Lanthanide-based inorganic nanomaterials have been widely utilized as luminescent materials for broad-ranging applications in lighting, display, and optoelectronic devices. Among lanthanide elements, divalent europium (Eu) has recently gained significant attention owing to its excellent photoluminescence (PL) properties, such as a short radiative decay lifetime, narrow PL bandwidth, and wide emission range from ultraviolet to near-infrared. Particularly, colloidal metal halide nanocrystals (MHNCs) offer unique advantages as inorganic hosts for Eu owing to their excellent phase purity, chemical and optical stability, and colloidal stability for facile integration via solution processes. In addition, the PL properties of Eu, originating from the parity-allowed 4f-5d transitions, can be precisely controlled by tuning the phase and compositions of MHNCs. Therefore, an in-depth understanding of the Eu PL mechanism and synthesis of phase-pure MHNCs is essential for the advancement of Eu-based MHNCs as novel emitters. This review summarizes recent developments in Eu-based colloidal MHNCs and their PL properties.

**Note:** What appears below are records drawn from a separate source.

==> config.mk <==
export PLATFORM = sky130hd
export DESIGN_NAME = iso_unlock_seq
export DESIGN_NICKNAME = d
export VERILOG_FILES = /design/src/rtl/iso_unlock_pkg.sv /design/src/rtl/iso_code_match.sv /design/src/rtl/iso_step_tracker.sv /design/src/rtl/iso_pulse_timer.sv /design/src/rtl/iso_unlock_seq.sv
export SDC_FILE = /design/constraint.sdc
export NUM_CORES = 1
export LEC_CHECK = 0
export ABC_AREA = 0
export CAP_MARGIN = 10
export CORE_MARGIN = 2
export CORE_UTILIZATION = 25
export CTS_BUF_LIST = sky130_fd_sc_hd__clkbuf_16
export DETAILED_ROUTE_END_ITERATION = 10
export PLACE_DENSITY_LB_ADDON = 0.15
export RECOVER_POWER = 50
export SLEW_MARGIN = 5
export SYNTH_ARGS = -nofsm -noshare
export SYNTH_HDL_FRONTEND = slang
export SYNTH_SLANG_ARGS = --single-unit
export TNS_END_PERCENT = 10
==> constraint.sdc <==
create_clock -name clk -period 7.13 [get_ports clk]
set_input_delay 1.426 -clock clk [delete_from_list [all_inputs] [get_ports clk]]
set_output_delay 1.426 -clock clk [all_outputs]
set_load 0.005 [all_outputs]
==> src/rtl/iso_unlock_pkg.sv <==
// Shared definitions for the isolation unlock detector.
// Assumes: the unlock order is fixed at seven codes of three bits each.
package iso_unlock_pkg;

    localparam int SEQ_LEN = 7;
    localparam int CODE_W  = 3;
    localparam int STEP_W  = $clog2(SEQ_LEN + 1);

    // Classification of one control write against the current progress.
    typedef enum logic [1:0] {
        MK_HOLD          = 2'd0,
        MK_ADVANCE       = 2'd1,
        MK_RESTART_EMPTY = 2'd2,
        MK_RESTART_FIRST = 2'd3
    } match_kind_t;

    // Phase of the enable timer.
    typedef enum logic [1:0] {
        PH_COLLECT = 2'd0,
        PH_ARM     = 2'd1,
        PH_PULSE   = 2'd2
    } phase_t;

    // Code expected at a given step index of the unlock order.
    function automatic logic [CODE_W-1:0] step_code(input logic [STEP_W-1:0] idx);
        case (idx)
            STEP_W'(0): step_code = CODE_W'(3'h0);
            STEP_W'(1): step_code = CODE_W'(3'h1);
            STEP_W'(2): step_code = CODE_W'(3'h3);
            STEP_W'(3): step_code = CODE_W'(3'h7);
            STEP_W'(4): step_code = CODE_W'(3'h5);
            STEP_W'(5): step_code = CODE_W'(3'h1);
            default:    step_code = CODE_W'(3'h0);
        endcase
    endfunction

endpackage

==> src/rtl/iso_code_match.sv <==
// Classifies an incoming code against the number of steps accepted so far.
// Purely combinational. Assumes accepted < SEQ_LEN whenever the result is used.
module iso_code_match
    import iso_unlock_pkg::*;
(
    input  logic [CODE_W-1:0] code_i,
    input  logic [STEP_W-1:0] accepted_i,
    output match_kind_t       kind_o,
    output logic              is_last_o
);

    logic [CODE_W-1:0] expected_code;
    logic [CODE_W-1:0] prior_code;
    logic              has_prior;

    // Look up the next expected code and the code that was last accepted.
    always_comb begin
        expected_code = step_code(accepted_i);
        prior_code    = step_code(accepted_i - STEP_W'(1));
        has_prior     = (accepted_i != '0);
    end

    // Decide: repeat, advance, or restart (onto step 0 or onto nothing).
    always_comb begin
        if (has_prior && (code_i == prior_code)) begin
            kind_o = MK_HOLD;
        end else if (code_i == expected_code) begin
            kind_o = MK_ADVANCE;
        end else if (code_i == step_code('0)) begin
            kind_o = MK_RESTART_FIRST;
        end else begin
            kind_o = MK_RESTART_EMPTY;
        end
    end

    // Flag the final step of the order.
    always_comb begin
        is_last_o = (accepted_i == STEP_W'(SEQ_LEN - 1));
    end

endmodule

==> src/rtl/iso_step_tracker.sv <==
// Holds the step progress and the parity acknowledge bit.
// Assumes fire_i is low while the enable timer is busy, and clear_i pulses once when the timer finishes.
module iso_step_tracker
    import iso_unlock_pkg::*;
(
    input  logic              clk,
    input  logic              rst_n,
    input  logic              fire_i,
    input  match_kind_t       kind_i,
    input  logic              is_last_i,
    input  logic              clear_i,
    output logic [STEP_W-1:0] accepted_o,
    output logic              ack_o,
    output logic              seq_done_o
);

    // Update progress and acknowledge on each qualified write.
    always_ff @(posedge clk) begin
        if (!rst_n || clear_i) begin
            accepted_o <= '0;
            ack_o      <= 1'b0;
        end else if (fire_i) begin
            case (kind_i)
                MK_ADVANCE: begin
                    ack_o      <= accepted_o[0];
                    accepted_o <= accepted_o + STEP_W'(1);
                end
                MK_RESTART_FIRST: begin
                    ack_o      <= 1'b0;
                    accepted_o <= STEP_W'(1);
                end
                MK_RESTART_EMPTY: begin
                    ack_o      <= 1'b0;
                    accepted_o <= '0;
                end
                default: begin
                    ack_o      <= ack_o;
                    accepted_o <= accepted_o;
                end
            endcase
        end
    end

    // Signal that the write in this cycle completes the order.
    always_comb begin
        seq_done_o = fire_i && (kind_i == MK_ADVANCE) && is_last_i;
    end

endmodule

==> src/rtl/iso_pulse_timer.sv <==
// Waits EN_LAG cycles after start, then holds the enable for PULSE_LEN cycles.
// Assumes EN_LAG >= 1 and PULSE_LEN >= 1, and ignores start while busy.
module iso_pulse_timer
    import iso_unlock_pkg::*;
#(
    parameter int EN_LAG    = 16,
    parameter int PULSE_LEN = 50000
) (
    input  logic clk,
    input  logic rst_n,
    input  logic start_i,
    output logic busy_o,
    output logic iso_en_o,
    output logic done_o
);

    localparam int CNT_MAX = (EN_LAG > PULSE_LEN) ? EN_LAG : PULSE_LEN;
    localparam int CNT_W   = $clog2(CNT_MAX + 1);
    localparam logic [CNT_W-1:0] LAG_LAST   = CNT_W'(EN_LAG - 1);
    localparam logic [CNT_W-1:0] PULSE_LAST = CNT_W'(PULSE_LEN - 1);

    phase_t           phase_q;
    logic [CNT_W-1:0] cnt_q;

    // Step through collect, arm delay and pulse window.
    always_ff @(posedge clk) begin
        if (!rst_n) begin
            phase_q <= PH_COLLECT;
            cnt_q   <= '0;
        end else begin
            case (phase_q)
                PH_COLLECT: begin
                    cnt_q <= '0;
                    if (start_i) phase_q <= PH_ARM;
                end
                PH_ARM: begin
                    if (cnt_q == LAG_LAST) begin
                        phase_q <= PH_PULSE;
                        cnt_q   <= '0;
                    end else begin
                        cnt_q <= cnt_q + CNT_W'(1);
                    end
                end
                PH_PULSE: begin
                    if (cnt_q == PULSE_LAST) begin
                        phase_q <= PH_COLLECT;
                        cnt_q   <= '0;
                    end else begin
                        cnt_q <= cnt_q + CNT_W'(1);
                    end
                end
                default: begin
                    phase_q <= PH_COLLECT;
                    cnt_q   <= '0;
                end
            endcase
        end
    end

    // Decode phase into busy, enable and completion flags.
    always_comb begin
        busy_o   = (phase_q != PH_COLLECT);
        iso_en_o = (phase_q == PH_PULSE);
        done_o   = (phase_q == PH_PULSE) && (cnt_q == PULSE_LAST);
    end

endmodule

==> src/rtl/iso_unlock_seq.sv <==
// Top of the isolation unlock detector: matches the code order, toggles the
// acknowledge and drives the timed enable.
// Assumes one write strobe per bus write and that the consumer samples iso_en_o.
module iso_unlock_seq
    import iso_unlock_pkg::*;
#(
    parameter int DATA_W    = 8,
    parameter int EN_LAG    = 16,
    parameter int PULSE_LEN = 50000
) (
    input  logic              clk,
    input  logic              rst_n,
    input  logic              ctl_wr_en_i,
    input  logic [DATA_W-1:0] ctl_wr_data_i,
    output logic [DATA_W-1:0] ack_stat_o,
    output logic [DATA_W-1:0] iso_stat_o,
    output logic              iso_en_o
);

    localparam int ACK_POS = 3;
    localparam int EN_POS  = 0;

    logic [CODE_W-1:0] code;
    match_kind_t       kind;
    logic              is_last;
    logic              wr_fire;
    logic [STEP_W-1:0] accepted;
    logic              ack_bit;
    logic              seq_done;
    logic              busy;
    logic              pulse_done;
    logic              iso_en;

    // Extract the code field and qualify the write with timer idleness.
    always_comb begin
        code    = ctl_wr_data_i[CODE_W-1:0];
        wr_fire = ctl_wr_en_i && !busy;
    end

    iso_code_match u_match (
        .code_i     (code),
        .accepted_i (accepted),
        .kind_o     (kind),
        .is_last_o  (is_last)
    );

    iso_step_tracker u_track (
        .clk        (clk),
        .rst_n      (rst_n),
        .fire_i     (wr_fire),
        .kind_i     (kind),
        .is_last_i  (is_last),
        .clear_i    (pulse_done),
        .accepted_o (accepted),
        .ack_o      (ack_bit),
        .seq_done_o (seq_done)
    );

    iso_pulse_timer #(
        .EN_LAG    (EN_LAG),
        .PULSE_LEN (PULSE_LEN)
    ) u_timer (
        .clk      (clk),
        .rst_n    (rst_n),
        .start_i  (seq_done),
        .busy_o   (busy),
        .iso_en_o (iso_en),
        .done_o   (pulse_done)
    );

    // Pack the acknowledge and enable bits into their status words.
    always_comb begin
        ack_stat_o          = '0;
        ack_stat_o[ACK_POS] = ack_bit;
        iso_stat_o          = '0;
        iso_stat_o[EN_POS]  = iso_en;
        iso_en_o            = iso_en;
    end

endmodule

==> impl_summary.txt, run 1 <==
----------------------------------------------------
[Clock tree]
  CTS H-tree depth ... 1
  # resized after CTS ... 0
  Post-CTS Setup Repair Bufs ... 0
  Cell at the root of the clock tree ... sky130_fd_sc_hd__clkbuf_16
  CTS Buf Count ... 3
  Clock transition at path regs ... approximately 0.060 ns
  Clock tree from TritonCTS ... yes
  TritonCTS Sinks ... 22
  Maximum number of buffers from clock root to sink ... 2
  Hold bufs inserted after CTS ... 0
  Clock insertion delay at the later pin of the skew report ... 0.26 ns

[Synth]
  Top flip-flop cell by instance count after synthesis ... sky130_fd_sc_hd__dfxtp_1
  Async set-reset flop share out of synthesis ... 0
  Synthesized area ... ~1500 sq um
  Cell taking the most area after synthesis ... sky130_fd_sc_hd__dfxtp_1
  Share of cell area taken by muxes after synthesis ... 0.0134
  EDFF count, synth ... 0
  Count of distinct cell types in the synthesized netlist ... 43
  Dominant cells by area after synthesis ... sky130_fd_sc_hd__dfxtp_1 (29%), sky130_fd_sc_hd__ha_1 (8.4%), sky130_fd_sc_hd__buf_4 (8.0%), sky130_fd_sc_hd__nor2_1 (5.5%), sky130_fd_sc_hd__xnor2_1 (4.7%)
  Largest family of logic cells by synthesized area ... simple AND/OR/NAND/NOR gates
  Synth Area in XOR/XNOR ... 0.104
  Most frequent cells after synthesis ... sky130_fd_sc_hd__dfxtp_1 (22), sky130_fd_sc_hd__nor2_1 (22), sky130_fd_sc_hd__buf_4 (16)
  Seq/Total Area, Yosys ... 0.294
  Share of Yosys cell area claimed by the top area cell type ... 0.294
  Cells after synthesis ... 180
  Warnings from Yosys ... 0
  Share of synthesized cell area in and, or, nand and nor gates ... 0.269
  Share of the synthesized area in compound gates (AO/OA/AOI/OAI) ... 0.109
  Average size of a mapped cell ... about 8.3 sq um
  Adder and majority cell fraction of the synthesized area ... 0.0835
  Number of register bits inferred by synthesis ... 22

[Timing]
  Number of setup violations in the final report ... 0
  Final worst slack ... 3.54 ns
  Pin slew with the least headroom to its limit ... between 0.6 and 0.7 ns
  RSZ-0062 raised after global routing ... false
  Final Max Tran Viols ... 0
  Portion of the clock cycle consumed by the worst path in the final layout ... 0.503
  Count of endpoints failing hold in the final timing report ... 0
  Final hold slack ... 0.452 ns
  Fmax ... 279 MHz
  Sum Neg Setup Slack ... 0 ns
  Final critical-path required period ... 3.59 ns
  Setup clock skew after layout ... approximately 0.0031 ns
  Worst slew margin relative to its limit ... 0.562

[Die]
  Die X ... a little over 80 um
  Number of top-level pins ... 28
  Std-Cell Core Area ... ~5900 sq um
  Starting Density ... 0.256
  Die H ... 81.4 um
  Number of rows in the core area ... 28
  Die outline area ... between 6000 and 7000 sq um

[Drt]
  Iteration count of the initial detailed-routing pass ... 4
  Post-DR wirelength/cell ... about 10 um
  Iteration-0 DRC Markers ... 30
  Mean number of vias per cell ... 4.31
  Routed Wire Length ... 2730 um
  Vias ... roughly 1.1k
  Number of DRC violations after detailed routing ... 0
  Count of antenna-violating nets left after detailed routing ... 0

[Finish]
  Final net count ... a little over 200
  Share of post-route cells with drive strength above 1 ... 0.0919
  Relative area change from synthesis to final layout ... 12.3%
  Fill cell instance count of the final layout ... 636
  Utilization after layout ... 0.287
  Final antenna diode count ... 0

[Global route]
  Total grt overflow ... 0
  Wire length of the first global-routing pass ... 4770 um
  Largest net degree at the start of global routing ... 17
  Via count of the first global-routing pass ... ~1.1k
  Global router's overall resource usage ... 0.0914
  Antenna violations before repair ... 0

[Worst setup path]
  Critical Path Sink Type ... register
  Highest net fanout along the worst path ... 10
  Arrival @ worst endpoint ... 3.71 ns
  Req. time, crit path ... 7.26 ns
  Crit Path Class ... in -> reg
  Crit path launch type ... primary input

[Placed design]
  Port buffer count ... 8
  Placement-stage worst setup slack ... approximately 3.3 ns
  Routability cong. ... between 0.6 and 0.7
  Detailed placement HPWL ... about 2000 um

[Worst hold path]
  Worst hold path type ... reg -> reg

[Power and ir drop]
  Power density over the cells ... 179 nW/um^2
  Leak Pwr ... between 0.6 and 0.7 nW
  Overall power after layout ... around 0.30 mW
  Max IR drop VDD ... around 0.068 mV

[Outcome]
  Status ... completed

[Flow run]
  Max-capacitance violation count ... 0

----------------------------------------------------
==> placed cells by master, fill, tap and decap left out, types with 2 or more instances in the layout <==
| cell | n |
|---|---|
| sky130_fd_sc_hd__nor3_1 | 5 |
| sky130_fd_sc_hd__or3_2 | 3 |
| sky130_fd_sc_hd__a21oi_1 | 6 |
| sky130_fd_sc_hd__nand4_1 | 5 |
| sky130_fd_sc_hd__or2_2 | 2 |
| sky130_fd_sc_hd__or3_1 | 2 |
| sky130_fd_sc_hd__o211ai_1 | 2 |
| sky130_fd_sc_hd__mux2i_1 | 2 |
| sky130_fd_sc_hd__dfxtp_1 | 22 |
| sky130_fd_sc_hd__o21ai_0 | 4 |
| sky130_fd_sc_hd__and3_1 | 5 |
| sky130_fd_sc_hd__xor2_1 | 8 |
| sky130_fd_sc_hd__a22o_1 | 2 |
| sky130_fd_sc_hd__ha_1 | 10 |
| sky130_fd_sc_hd__clkdlybuf4s50_1 | 6 |
| sky130_fd_sc_hd__nor2b_1 | 2 |
| sky130_fd_sc_hd__dlygate4sd3_1 | 2 |
| sky130_fd_sc_hd__nand3_1 | 7 |
| sky130_fd_sc_hd__nand2_1 | 10 |
| sky130_fd_sc_hd__a31oi_1 | 3 |
| sky130_fd_sc_hd__nor2_1 | 22 |
| sky130_fd_sc_hd__conb_1 | 14 |
| sky130_fd_sc_hd__inv_1 | 11 |
| sky130_fd_sc_hd__or4_1 | 2 |
| sky130_fd_sc_hd__xnor2_1 | 8 |
| sky130_fd_sc_hd__or3b_1 | 2 |
| sky130_fd_sc_hd__clkbuf_16 | 3 |
==> through the flow <==
step / instances / instance area, sq um
CTS: 260 / 1680
detailed placement: 256 / 1580
global placement: 256 / 1580
global route: 260 / 1680
floorplan: 193 / 1550
finish: 260 / 1680
==> power by group <==
part	switching [mW]	internal (mW)
Sequential	0.000341	0.123
Combinational	0.0111	0.00845
Clock	0.0463	0.112
==> layer usage <==
metal / GRT usage / part of all wire / routed length (um)
met3: 0.0211 / 0.035 / 95
met2: 0.146 / 0.45 / 1220
met5: 0 / 0 / 0
met1: 0.119 / 0.50 / 1360
met4: 0.0356 / 0.016 / 44
==> worst paths after layout <==
check / to / start / slack [ns] / cells after the start
hold reg to reg: u_track.ack_o / u_track.ack_o / 0.45 / 2
setup reg to reg: u_timer.phase_q[0] / u_track.accepted_o[2] / 4.52 / 7
hold / removal: u_track.ack_o / u_track.ack_o / 0.45 / 2
setup / recovery: u_track.accepted_o[0] / ctl_wr_data_i[1] / 3.54 / 7
==> area by class of cell <==
cell class                      instances  area, sq um  area share
Clock inverter                          1         30.0      0.0179
Multi-Input combinational cell        140          921       0.548
Inverter                               11         41.3      0.0246
Tap cell                               75         93.8      0.0558
Sequential cell                        22          440       0.262
Timing Repair Buffer                    8         80.1      0.0476
Clock buffer                            3         75.1      0.0446
==> sequential cells by signal (all words and copies together) (netlist names) <==
| signal | count |
|---|---|
| u_timer.cnt_q | 16 |
| u_track.ack_o | 1 |
| u_track.accepted_o | 3 |
| u_timer.phase_q | 2 |
==> worst max-delay path, cell delays in order <==
cell                              delay, ns
sky130_fd_sc_hd__clkdlybuf4s50_1       0.66
sky130_fd_sc_hd__or4bb_2               0.64
sky130_fd_sc_hd__a31oi_1               0.23
sky130_fd_sc_hd__o2111ai_2             0.20
sky130_fd_sc_hd__o211ai_4              0.31
sky130_fd_sc_hd__or3_2                 0.18
sky130_fd_sc_hd__a31oi_1               0.06
==> logic make-up (layout without fill, tap and decap cells) <==
| logic type | Yosys count | after routing |
|---|---|---|
| other cells | 1 | 14 |
| simple gates | 75 | 75 |
| buf+inv | 31 | 23 |
| flops | 22 | 22 |
| compound gates | 22 | 22 |
| mux | 2 | 2 |
| fa+ha+maj | 10 | 10 |
| xor+xnor | 17 | 17 |
Note: power is estimated with default switching activity, not from simulation.
==> inputs of run 2 (changes only) <==
Clock period 7.13 ns to 3.3 ns, I/O delays scaled along.
==> run 2 against run 1 <==
Total power grew 120%; count of clock-buffer cells in the layout is the same; die area is the same; combinational power grew 120%; critical endpoint unchanged.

First, the local factors affecting the luminescence properties of Eu in inorganic hosts are discussed. Subsequently, recent advances in the synthesis of Eu-based MHNCs using different host-dopant frameworks, their optical proprieties, and applications are outlined. This comprehensive review provides valuable insights for designing high-performance emitters, particularly for achieving deep-blue emission in light-emitting diodes and high-energy scintillators.